#### What you should do
Go through the records below and return each line that has "about" in it.

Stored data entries
——
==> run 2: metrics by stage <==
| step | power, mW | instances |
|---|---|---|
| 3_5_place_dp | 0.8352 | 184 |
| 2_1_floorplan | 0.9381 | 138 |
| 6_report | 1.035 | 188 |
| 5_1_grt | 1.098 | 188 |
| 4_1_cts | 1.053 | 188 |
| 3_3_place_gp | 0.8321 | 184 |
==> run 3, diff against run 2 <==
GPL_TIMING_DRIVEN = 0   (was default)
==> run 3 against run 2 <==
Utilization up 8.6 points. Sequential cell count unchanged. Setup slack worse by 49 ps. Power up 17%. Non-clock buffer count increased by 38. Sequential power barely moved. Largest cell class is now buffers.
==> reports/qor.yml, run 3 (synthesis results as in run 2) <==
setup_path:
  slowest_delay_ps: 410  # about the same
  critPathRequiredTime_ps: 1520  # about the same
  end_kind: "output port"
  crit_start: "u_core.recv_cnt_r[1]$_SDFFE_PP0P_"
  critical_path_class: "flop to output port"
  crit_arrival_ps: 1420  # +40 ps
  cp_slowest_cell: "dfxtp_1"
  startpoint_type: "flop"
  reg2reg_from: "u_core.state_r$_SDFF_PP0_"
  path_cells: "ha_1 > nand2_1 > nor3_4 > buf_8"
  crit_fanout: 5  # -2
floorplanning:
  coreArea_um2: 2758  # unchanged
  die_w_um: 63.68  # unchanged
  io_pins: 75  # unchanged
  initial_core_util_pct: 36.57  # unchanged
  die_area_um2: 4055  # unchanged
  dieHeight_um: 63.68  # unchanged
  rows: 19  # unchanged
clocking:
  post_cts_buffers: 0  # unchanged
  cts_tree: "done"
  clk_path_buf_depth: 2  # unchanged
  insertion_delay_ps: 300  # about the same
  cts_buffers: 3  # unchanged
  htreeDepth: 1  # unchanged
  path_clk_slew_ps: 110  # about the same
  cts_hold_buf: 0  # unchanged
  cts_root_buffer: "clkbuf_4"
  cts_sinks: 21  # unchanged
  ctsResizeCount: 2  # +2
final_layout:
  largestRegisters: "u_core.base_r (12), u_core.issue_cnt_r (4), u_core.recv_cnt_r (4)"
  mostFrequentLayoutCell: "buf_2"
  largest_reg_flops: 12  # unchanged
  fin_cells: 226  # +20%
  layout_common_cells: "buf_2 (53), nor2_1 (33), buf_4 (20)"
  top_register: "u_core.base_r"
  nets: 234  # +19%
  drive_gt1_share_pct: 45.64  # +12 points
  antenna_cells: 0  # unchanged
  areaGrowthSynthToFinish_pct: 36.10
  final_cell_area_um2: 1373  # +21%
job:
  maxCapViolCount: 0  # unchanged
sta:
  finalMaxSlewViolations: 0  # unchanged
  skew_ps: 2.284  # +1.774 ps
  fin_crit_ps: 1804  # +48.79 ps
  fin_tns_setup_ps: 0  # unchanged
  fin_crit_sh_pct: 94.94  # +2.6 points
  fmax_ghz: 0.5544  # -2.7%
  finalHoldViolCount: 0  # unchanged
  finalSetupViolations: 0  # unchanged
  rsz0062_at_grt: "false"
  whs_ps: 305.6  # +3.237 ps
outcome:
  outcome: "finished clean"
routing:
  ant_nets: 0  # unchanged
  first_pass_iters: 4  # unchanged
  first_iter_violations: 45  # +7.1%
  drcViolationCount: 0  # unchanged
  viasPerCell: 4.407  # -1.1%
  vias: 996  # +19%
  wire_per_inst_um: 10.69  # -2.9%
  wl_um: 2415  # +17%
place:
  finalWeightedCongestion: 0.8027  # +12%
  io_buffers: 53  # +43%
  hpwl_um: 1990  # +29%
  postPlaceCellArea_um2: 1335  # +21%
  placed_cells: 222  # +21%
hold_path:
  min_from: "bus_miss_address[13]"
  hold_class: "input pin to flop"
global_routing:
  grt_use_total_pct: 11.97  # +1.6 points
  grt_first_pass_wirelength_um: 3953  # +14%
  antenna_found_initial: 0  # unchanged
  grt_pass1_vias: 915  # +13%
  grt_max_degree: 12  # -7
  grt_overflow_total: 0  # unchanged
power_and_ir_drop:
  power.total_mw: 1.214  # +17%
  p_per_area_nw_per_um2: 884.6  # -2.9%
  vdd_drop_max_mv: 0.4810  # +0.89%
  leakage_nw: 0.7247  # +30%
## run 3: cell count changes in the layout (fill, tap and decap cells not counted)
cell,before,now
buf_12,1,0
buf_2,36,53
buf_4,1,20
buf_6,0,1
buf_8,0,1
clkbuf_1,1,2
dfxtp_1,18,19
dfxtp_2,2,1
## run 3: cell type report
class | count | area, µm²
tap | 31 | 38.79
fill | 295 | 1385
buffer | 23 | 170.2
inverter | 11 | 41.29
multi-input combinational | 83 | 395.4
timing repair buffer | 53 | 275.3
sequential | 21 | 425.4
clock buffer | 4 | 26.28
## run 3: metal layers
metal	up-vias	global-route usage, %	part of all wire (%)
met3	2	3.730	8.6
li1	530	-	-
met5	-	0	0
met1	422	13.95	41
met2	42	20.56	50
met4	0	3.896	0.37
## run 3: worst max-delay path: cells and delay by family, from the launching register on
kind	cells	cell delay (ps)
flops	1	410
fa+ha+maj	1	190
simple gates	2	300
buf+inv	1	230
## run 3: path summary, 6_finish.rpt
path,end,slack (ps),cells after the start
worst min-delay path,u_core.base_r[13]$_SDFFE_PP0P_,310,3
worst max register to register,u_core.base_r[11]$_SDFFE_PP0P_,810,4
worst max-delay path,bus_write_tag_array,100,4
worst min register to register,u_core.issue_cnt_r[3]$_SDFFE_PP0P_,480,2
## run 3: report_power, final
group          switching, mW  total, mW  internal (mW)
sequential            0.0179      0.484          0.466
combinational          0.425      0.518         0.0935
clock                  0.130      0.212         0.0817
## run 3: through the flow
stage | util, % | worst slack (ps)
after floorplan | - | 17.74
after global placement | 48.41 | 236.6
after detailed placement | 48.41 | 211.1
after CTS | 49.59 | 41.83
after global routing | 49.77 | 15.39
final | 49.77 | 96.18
$ cat config.mk
export PLATFORM = sky130hd
export DESIGN_NAME = program_loader_flat
export DESIGN_NICKNAME = d
export VERILOG_FILES = /design/src/rtl/program_loader_pkg.sv /design/src/rtl/program_loader_if.sv /design/src/rtl/loader_checksum.sv /design/src/rtl/program_loader.sv /design/src/flat_wrapper.sv
export SDC_FILE = /design/constraint.sdc
export NUM_CORES = 1
export LEC_CHECK = 0
export BUFFER_PORTS_ARGS = -buffer_cell sky130_fd_sc_hd__buf_4
export CORE_MARGIN = 2
export CORE_UTILIZATION = 61
export DETAILED_ROUTE_END_ITERATION = 16
export GPL_ROUTABILITY_DRIVEN = 0
export GPL_TIMING_DRIVEN = 0
export HOLD_SLACK_MARGIN = 0.15
export PLACE_DENSITY = 0.92
export SLEW_MARGIN = 10
export SYNTH_ARGS = -nofsm -noshare
export SYNTH_HDL_FRONTEND = slang
export SYNTH_HIERARCHICAL = 1
export SYNTH_SLANG_ARGS = --single-unit
$ cat constraint.sdc
create_clock -name i_clock -period 3.2 [get_ports i_clock]
set_input_delay 0.48 -clock i_clock [delete_from_list [all_inputs] [get_ports i_clock]]
set_output_delay 0.48 -clock i_clock [all_outputs]
set_load 0.03 [all_outputs]
$ cat src/rtl/program_loader_pkg.sv
// rtl/program_loader_pkg.sv - shared loader states, stream constants and state decode helper
package loader_pkg;

  typedef enum logic [2:0] {
    ST_IDLE,
    ST_ADDR,
    ST_COUNT,
    ST_HI,
    ST_LO,
    ST_CHK,
    ST_REL,
    ST_ERR
  } state_t;

  // Data words arrive high byte first on the stream.
  localparam bit HIGH_BYTE_FIRST = 1'b1;

  // A count byte of zero stands for a full 256-word image.
  localparam logic [8:0] COUNT_ZERO_WORDS = 9'd256;

  // States in which the loader takes bytes from the stream.
  function automatic logic accepts_bytes(input state_t s);
    return (s == ST_ADDR) || (s == ST_COUNT) || (s == ST_HI) ||
           (s == ST_LO) || (s == ST_CHK);
  endfunction

endpackage

$ cat src/rtl/program_loader_if.sv
// rtl/program_loader_if.sv - byte stream, instruction-RAM write and CPU control bundle
interface program_loader_if;
  logic        load_req;
  logic        in_valid;
  logic [7:0]  in_data;
  logic        in_ready;
  logic        imem_we;
  logic [7:0]  imem_addr;
  logic [15:0] imem_wdata;
  logic        cpu_hold;
  logic        busy;
  logic        done;
  logic        error;

  // Host side: requests loads and supplies the byte stream.
  modport master (
    output load_req, in_valid, in_data,
    input  in_ready, imem_we, imem_addr, imem_wdata, cpu_hold, busy, done, error
  );

  // Loader side.
  modport slave (
    input  load_req, in_valid, in_data,
    output in_ready, imem_we, imem_addr, imem_wdata, cpu_hold, busy, done, error
  );
endinterface
`src/rtl/load_store_unit_pkg.sv`:
```
// load_store_unit_pkg: op encodings, exception causes and MMU port types for the load/store unit
package load_store_unit_pkg;
    typedef enum logic [3:0] {
        OP_LB  = 4'd0,
        OP_LH  = 4'd1,
        OP_LW  = 4'd2,
        OP_LBU = 4'd4,
        OP_LHU = 4'd5,
        OP_SB  = 4'd8,
        OP_SH  = 4'd9,
        OP_SW  = 4'd10
    } lsu_op_t;
    localparam logic [3:0] CAUSE_ILLEGAL     = 4'd2;
    localparam logic [3:0] CAUSE_LD_MISALIGN = 4'd4;
    localparam logic [3:0] CAUSE_LD_FAULT    = 4'd5;
    localparam logic [3:0] CAUSE_ST_MISALIGN = 4'd6;
    localparam logic [3:0] CAUSE_ST_FAULT    = 4'd7;
    localparam logic MEMREQ_READ  = 1'b0;
    localparam logic MEMREQ_WRITE = 1'b1;
    typedef struct packed {
        logic        mode;
        logic [31:0] addr;
        logic [3:0]  wstrb;
        logic [31:0] wdata;
    } memreq;
    typedef struct packed {
        logic [31:0] data;
    } memresp;
    function automatic logic is_store_op(input lsu_op_t op);
        return op inside {OP_SB, OP_SH, OP_SW};
    endfunction
endpackage

```
`src/rtl/load_store_unit_align.sv`:
```
// load_store_unit_align: combinational store lane steering and load extraction/extension
// Ports:
//   st_op/st_addr/st_data -> lane_wdata, lane_wstrb, is_store, illegal, misaligned
//   ld_op/ld_addr/rdata   -> ld_result (sign/zero-extended)
module load_store_unit_align
    import load_store_unit_pkg::*;
(
    input  lsu_op_t     st_op,
    input  logic [1:0]  st_addr,
    input  logic [31:0] st_data,
    output logic [31:0] lane_wdata,
    output logic [3:0]  lane_wstrb,
    output logic        is_store,
    output logic        illegal,
    output logic        misaligned,
    input  lsu_op_t     ld_op,
    input  logic [1:0]  ld_addr,
    input  logic [31:0] rdata,
    output logic [31:0] ld_result
);
    logic [7:0]  b;
    logic [15:0] h;
    always_comb begin
        is_store   = is_store_op(st_op);
        illegal    = !(is_store || st_op inside {OP_LB, OP_LH, OP_LW, OP_LBU, OP_LHU});
        misaligned = st_op inside {OP_LH, OP_LHU, OP_SH} ? st_addr[0] :
                     st_op inside {OP_LW, OP_SW} ? |st_addr : 1'b0;
        lane_wdata = st_op == OP_SB ? {4{st_data[7:0]}} :
                     st_op == OP_SH ? {2{st_data[15:0]}} :
                     st_op == OP_SW ? st_data : 32'h0;
        lane_wstrb = st_op == OP_SB ? 4'b0001 << st_addr :
                     st_op == OP_SH ? 4'b0011 << st_addr :
                     st_op == OP_SW ? 4'b1111 : 4'b0000;
        b = rdata[{ld_addr, 3'b000} +: 8];
        h = rdata[{ld_addr[1], 4'b0000} +: 16];
        ld_result = ld_op == OP_LB  ? {{24{b[7]}}, b} :
                    ld_op == OP_LH  ? {{16{h[15]}}, h} :
                    ld_op == OP_LBU ? {24'h0, b} :
                    ld_op == OP_LHU ? {16'h0, h} : rdata;
    end
endmodule

```
`src/rtl/load_store_unit.sv`:
```
// load_store_unit: memory stage issuing one word-aligned MMU request per load/store
// Optional: define LSU_TIMEOUT_EN to add a response watchdog (TIMEOUT_CYCLES) raising access faults.
// Ports:
//   clk, rst                          clock, synchronous active-high reset
//   req_valid/ready/op/addr/wdata/tag operation from execute
//   mem_request_enable, mem_request   request pulse and payload to MMU
//   mem_response_enable, mem_response completion pulse and read data from MMU
//   done_valid/data/tag/exc/cause     completion to writeback
module load_store_unit
    import load_store_unit_pkg::*;
#(
    parameter int TAG_W = 5
`ifdef LSU_TIMEOUT_EN
    , parameter int TIMEOUT_CYCLES = 1024
`endif
) (
    input  logic             clk,
    input  logic             rst,
    input  logic             req_valid,
    output logic             req_ready,
    input  lsu_op_t          req_op,
    input  logic [31:0]      req_addr,
    input  logic [31:0]      req_wdata,
    input  logic [TAG_W-1:0] req_tag,
    output logic             mem_request_enable,
    output memreq            mem_request,
    input  logic             mem_response_enable,
    input  memresp           mem_response,
    output logic             done_valid,
    output logic [31:0]      done_data,
    output logic [TAG_W-1:0] done_tag,
    output logic             done_exc,
    output logic [3:0]       done_cause
);
    typedef enum logic [1:0] {IDLE, REQ, WAIT, DONE} state_t;
    state_t      state;
    lsu_op_t     op_q;
    logic [1:0]  addr_q;
    logic [31:0] lane_wdata, ld_result;
    logic [3:0]  lane_wstrb;
    logic        is_store, illegal, misaligned;
`ifdef LSU_TIMEOUT_EN
    logic [31:0] cnt;
`endif
    load_store_unit_align u_align (
        .st_op      (req_op),
        .st_addr    (req_addr[1:0]),
        .st_data    (req_wdata),
        .lane_wdata (lane_wdata),
        .lane_wstrb (lane_wstrb),
        .is_store   (is_store),
        .illegal    (illegal),
        .misaligned (misaligned),
        .ld_op      (op_q),
        .ld_addr    (addr_q),
        .rdata      (mem_response.data),
        .ld_result  (ld_result)
    );
    // The request payload is registered at accept so it is stable from the pulse until the response.
    always_ff @(posedge clk) begin
        if (rst) begin
            state              <= IDLE;
            req_ready          <= 1'b1;
            mem_request_enable <= 1'b0;
            mem_request        <= '0;
            done_valid         <= 1'b0;
            done_data          <= '0;
            done_tag           <= '0;
            done_exc           <= 1'b0;
            done_cause         <= '0;
            op_q               <= OP_LB;
            addr_q             <= '0;
`ifdef LSU_TIMEOUT_EN
            cnt                <= '0;
`endif
        end else begin
            mem_request_enable <= 1'b0;
            done_valid         <= 1'b0;
            case (state)
                IDLE: if (req_valid) begin
                    req_ready <= 1'b0;
                    op_q      <= req_op;
                    addr_q    <= req_addr[1:0];
                    done_tag  <= req_tag;
                    done_data <= '0;
                    if (illegal || misaligned) begin
                        state      <= DONE;
                        done_valid <= 1'b1;
                        done_exc   <= 1'b1;
                        done_cause <= illegal ? CAUSE_ILLEGAL : is_store ? CAUSE_ST_MISALIGN : CAUSE_LD_MISALIGN;
                    end else begin
                        state              <= REQ;
                        mem_request_enable <= 1'b1;
                        mem_request        <= '{mode: is_store ? MEMREQ_WRITE : MEMREQ_READ,
                                                addr: {req_addr[31:2], 2'b00},
                                                wstrb: lane_wstrb, wdata: lane_wdata};
                        done_exc           <= 1'b0;
                        done_cause         <= '0;
                    end
                end
                REQ: begin
                    state <= WAIT;
`ifdef LSU_TIMEOUT_EN
                    cnt   <= '0;
`endif
                end
                WAIT: if (mem_response_enable) begin
                    state      <= DONE;
                    done_valid <= 1'b1;
                    done_data  <= is_store_op(op_q) ? 32'h0 : ld_result;
                end
`ifdef LSU_TIMEOUT_EN
                else if (cnt == 32'(TIMEOUT_CYCLES - 1)) begin
                    state      <= DONE;
                    done_valid <= 1'b1;
                    done_exc   <= 1'b1;
                    done_cause <= is_store_op(op_q) ? CAUSE_ST_FAULT : CAUSE_LD_FAULT;
                end else begin
                    cnt <= cnt + 32'd1;
                end
`endif
                DONE: begin
                    state     <= IDLE;
                    req_ready <= 1'b1;
                end
                default: state <= IDLE;
            endcase
        end
    end
endmodule

```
——
#### Result below
  slowest_delay_ps: 410  # about the same
  critPathRequiredTime_ps: 1520  # about the same
  insertion_delay_ps: 300  # about the same
  path_clk_slew_ps: 110  # about the same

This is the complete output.